__Excerpted records__.

===== src/rtl/ucode_pkg.sv =====
// Shared types and constants for the microprogram sequencer: sequencing modes,
// opcode dispatch tables and the default 11-state multicycle control program.
package ucode_pkg;

  localparam int SEQ_W       = 3;
  localparam int DEF_CTRL_W  = 13;
  localparam int DEF_UADDR_W = 5;
  localparam int NUM_DEFAULT = 11;

  typedef enum logic [2:0] {
    NEXT   = 3'b000,
    DISP1  = 3'b001,
    DISP2  = 3'b010,
    FETCH  = 3'b011,
    JUMP   = 3'b100,
    BRCOND = 3'b101,
    CALL   = 3'b110,
    RET    = 3'b111
  } seq_e;

  localparam logic [6:0] OP_LW    = 7'b0000011;
  localparam logic [6:0] OP_SW    = 7'b0100011;
  localparam logic [6:0] OP_RTYPE = 7'b0110011;
  localparam logic [6:0] OP_IALU  = 7'b0010011;
  localparam logic [6:0] OP_JAL   = 7'b1101111;
  localparam logic [6:0] OP_BEQ   = 7'b1100011;

  // Microword layout is {ctrl, seq, target}; positions are relative to UADDR_W
  function automatic int seq_lsb(input int uaddr_w);
    return uaddr_w;
  endfunction

  function automatic int ctrl_lsb(input int uaddr_w);
    return uaddr_w + SEQ_W;
  endfunction

  typedef struct packed {
    logic [6:0]             opcode;
    logic [DEF_UADDR_W-1:0] target;
  } disp_entry_t;

  typedef struct packed {
    logic                   hit;
    logic [DEF_UADDR_W-1:0] target;
  } disp_result_t;

  localparam disp_entry_t DISP1_MAP [6] = '{
    '{OP_LW,    5'd2}, '{OP_SW,  5'd2}, '{OP_RTYPE, 5'd6},
    '{OP_IALU,  5'd8}, '{OP_JAL, 5'd9}, '{OP_BEQ,   5'd10}
  };

  localparam disp_entry_t DISP2_MAP [2] = '{'{OP_LW, 5'd3}, '{OP_SW, 5'd5}};

  function automatic disp_result_t disp1_lookup(input logic [6:0] op);
    disp_result_t res;
    res = '0;
    for (int i = 0; i < 6; i++)
      if (DISP1_MAP[i].opcode == op) res = '{hit: 1'b1, target: DISP1_MAP[i].target};
    return res;
  endfunction

  function automatic disp_result_t disp2_lookup(input logic [6:0] op);
    disp_result_t res;
    res = '0;
    for (int i = 0; i < 2; i++)
      if (DISP2_MAP[i].opcode == op) res = '{hit: 1'b1, target: DISP2_MAP[i].target};
    return res;
  endfunction

  // Control field order: PCUpdate RegWrite MemWrite IRWrite AdrSrc ResultSrc ALUSrcA ALUSrcB ALUOp
  function automatic logic [DEF_CTRL_W-1:0] mk_ctrl(
    input logic       pcupdate, regwrite, memwrite, irwrite, adrsrc,
    input logic [1:0] resultsrc, alusrca, alusrcb, aluop
  );
    return {pcupdate, regwrite, memwrite, irwrite, adrsrc, resultsrc, alusrca, alusrcb, aluop};
  endfunction

  typedef struct packed {
    logic [DEF_CTRL_W-1:0]  ctrl;
    seq_e                   seq;
    logic [DEF_UADDR_W-1:0] target;
  } uword_t;

  localparam uword_t DEFAULT_UCODE [NUM_DEFAULT] = '{
    '{ctrl: mk_ctrl(1, 0, 0, 1, 0, 2'b10, 2'b00, 2'b10, 2'b00), seq: NEXT,  target: 5'd0},
    '{ctrl: mk_ctrl(0, 0, 0, 0, 0, 2'b00, 2'b01, 2'b01, 2'b00), seq: DISP1, target: 5'd0},
    '{ctrl: mk_ctrl(0, 0, 0, 0, 0, 2'b00, 2'b10, 2'b01, 2'b00), seq: DISP2, target: 5'd0},
    '{ctrl: mk_ctrl(0, 0, 0, 0, 1, 2'b00, 2'b00, 2'b00, 2'b00), seq: NEXT,  target: 5'd0},
    '{ctrl: mk_ctrl(0, 1, 0, 0, 0, 2'b01, 2'b00, 2'b00, 2'b00), seq: FETCH, target: 5'd0},
    '{ctrl: mk_ctrl(0, 0, 1, 0, 1, 2'b00, 2'b00, 2'b00, 2'b00), seq: FETCH, target: 5'd0},
    '{ctrl: mk_ctrl(0, 0, 0, 0, 0, 2'b00, 2'b10, 2'b00, 2'b10), seq: NEXT,  target: 5'd0},
    '{ctrl: mk_ctrl(0, 1, 0, 0, 0, 2'b00, 2'b00, 2'b00, 2'b00), seq: FETCH, target: 5'd0},
    '{ctrl: mk_ctrl(0, 0, 0, 0, 0, 2'b00, 2'b10, 2'b01, 2'b10), seq: JUMP,  target: 5'd7},
    '{ctrl: mk_ctrl(1, 0, 0, 0, 0, 2'b00, 2'b01, 2'b10, 2'b00), seq: JUMP,  target: 5'd7},
    '{ctrl: mk_ctrl(0, 0, 0, 0, 0, 2'b00, 2'b10, 2'b00, 2'b01), seq: FETCH, target: 5'd0}
  };

  function automatic uword_t default_uword(input int idx);
    uword_t w;
    w = '0;
    for (int i = 0; i < NUM_DEFAULT; i++)
      if (i == idx) w = DEFAULT_UCODE[i];
    return w;
  endfunction

endpackage


===== src/rtl/ucode_ret_stack.sv =====
// Micro-call return-address LIFO; requests that would overflow or underflow are
// ignored here and reported by the sequencer through full/empty.
module ucode_ret_stack #(
  parameter int UADDR_W     = 5,
  parameter int STACK_DEPTH = 2
) (
  input  logic               clk,
  input  logic               reset,
  input  logic               push,
  input  logic               pop,
  input  logic [UADDR_W-1:0] din,
  output logic [UADDR_W-1:0] dout,
  output logic               full,
  output logic               empty
);

  localparam int PW = $clog2(STACK_DEPTH + 1);

  logic [PW-1:0]      sp;
  logic [UADDR_W-1:0] mem [STACK_DEPTH];

  assign full  = (int'(sp) == STACK_DEPTH);
  assign empty = (sp == '0);

  always_comb begin
    dout = '0;
    for (int i = 0; i < STACK_DEPTH; i++)
      if (int'(sp) == i + 1) dout = mem[i];
  end

  always_ff @(posedge clk) begin
    if (reset)                sp <= '0;
    else if (push && !full)   sp <= sp + 1'b1;
    else if (pop && !empty)   sp <= sp - 1'b1;
  end

  // Entries need no reset; sp alone decides what is valid
  always_ff @(posedge clk) begin
    for (int i = 0; i < STACK_DEPTH; i++)
      if (push && !full && int'(sp) == i) mem[i] <= din;
  end

endmodule


===== src/rtl/ucode_sequencer.sv =====
// Microprogram sequencer: writable control store, micro-PC, opcode dispatch,
// conditional micro-branch and call/return via ucode_ret_stack.
module ucode_sequencer
  import ucode_pkg::*;
#(
  parameter int CTRL_W      = 13,
  parameter int UADDR_W     = 5,
  parameter int DEPTH       = 32,
  parameter int STACK_DEPTH = 2
) (
  input  logic                              clk,
  input  logic                              reset,
  input  logic                              stall,
  input  logic [6:0]                        opcode,
  input  logic                              cond,
  input  logic                              we,
  input  logic [UADDR_W-1:0]                waddr,
  input  logic [CTRL_W+SEQ_W+UADDR_W-1:0]   wdata,
  output logic [CTRL_W-1:0]                 ctrl,
  output logic [UADDR_W-1:0]                upc,
  output logic                              illegal_op,
  output logic                              stack_err
);

  localparam int MW      = CTRL_W + SEQ_W + UADDR_W;
  localparam int SEQ_LSB = seq_lsb(UADDR_W);
  localparam int CTL_LSB = ctrl_lsb(UADDR_W);

  function automatic logic [MW-1:0] init_word(input int idx);
    uword_t d;
    d = default_uword(idx);
    return {CTRL_W'(d.ctrl), d.seq, UADDR_W'(d.target)};
  endfunction

  logic [MW-1:0] store_rd [DEPTH];

  // The store is loaded from the default program at power-up only; reset leaves it alone
  for (genvar i = 0; i < DEPTH; i++) begin : g_store
    logic [MW-1:0] word = init_word(i);
    always_ff @(posedge clk)
      if (we && waddr == UADDR_W'(i)) word <= wdata;
    assign store_rd[i] = word;
  end

  logic               in_range;
  logic [MW-1:0]      cur_word;
  seq_e               cur_seq;
  logic [UADDR_W-1:0] cur_target, upc_inc, upc_next, stk_top;
  logic               do_push, do_pop, err_set, illegal, stk_full, stk_empty;
  disp_result_t       d1, d2;

  assign in_range   = (int'(upc) < DEPTH);
  assign cur_word   = in_range ? store_rd[upc] : '0;
  assign cur_seq    = in_range ? seq_e'(cur_word[SEQ_LSB +: SEQ_W]) : FETCH;
  assign cur_target = cur_word[UADDR_W-1:0];
  assign ctrl       = cur_word[CTL_LSB +: CTRL_W];
  assign upc_inc    = upc + 1'b1;
  assign d1         = disp1_lookup(opcode);
  assign d2         = disp2_lookup(opcode);
  assign illegal_op = illegal;

  always_comb begin
    upc_next = upc_inc;
    do_push  = 1'b0;
    do_pop   = 1'b0;
    err_set  = 1'b0;
    illegal  = 1'b0;
    case (cur_seq)
      NEXT:   upc_next = upc_inc;
      DISP1:  if (d1.hit) upc_next = UADDR_W'(d1.target);
              else begin upc_next = '0; illegal = 1'b1; end
      DISP2:  if (d2.hit) upc_next = UADDR_W'(d2.target);
              else begin upc_next = '0; illegal = 1'b1; end
      FETCH:  upc_next = '0;
      JUMP:   upc_next = cur_target;
      BRCOND: upc_next = cond ? cur_target : upc_inc;
      // A call on a full stack still jumps; only the return address is lost
      CALL: begin
        upc_next = cur_target;
        if (stk_full) err_set = 1'b1;
        else          do_push = 1'b1;
      end
      RET: begin
        if (stk_empty) begin upc_next = '0; err_set = 1'b1; end
        else begin upc_next = stk_top; do_pop = 1'b1; end
      end
      default: upc_next = '0;
    endcase
  end

  ucode_ret_stack #(
    .UADDR_W     (UADDR_W),
    .STACK_DEPTH (STACK_DEPTH)
  ) u_stack (
    .clk   (clk),
    .reset (reset),
    .push  (do_push && !stall),
    .pop   (do_pop && !stall),
    .din   (upc_inc),
    .dout  (stk_top),
    .full  (stk_full),
    .empty (stk_empty)
  );

  always_ff @(posedge clk) begin
    if (reset) begin
      upc       <= '0;
      stack_err <= 1'b0;
    end else if (!stall) begin
      upc <= upc_next;
      if (err_set) stack_err <= 1'b1;
    end
  end

endmodule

__Task objective__.
Search the listing above for the word "opcode", and copy every line that has it.

__Answer to this problem__.
// opcode dispatch tables and the default 11-state multicycle control program.
    logic [6:0]             opcode;
      if (DISP1_MAP[i].opcode == op) res = '{hit: 1'b1, target: DISP1_MAP[i].target};
      if (DISP2_MAP[i].opcode == op) res = '{hit: 1'b1, target: DISP2_MAP[i].target};
// Microprogram sequencer: writable control store, micro-PC, opcode dispatch,
  input  logic [6:0]                        opcode,
  assign d1         = disp1_lookup(opcode);
  assign d2         = disp2_lookup(opcode);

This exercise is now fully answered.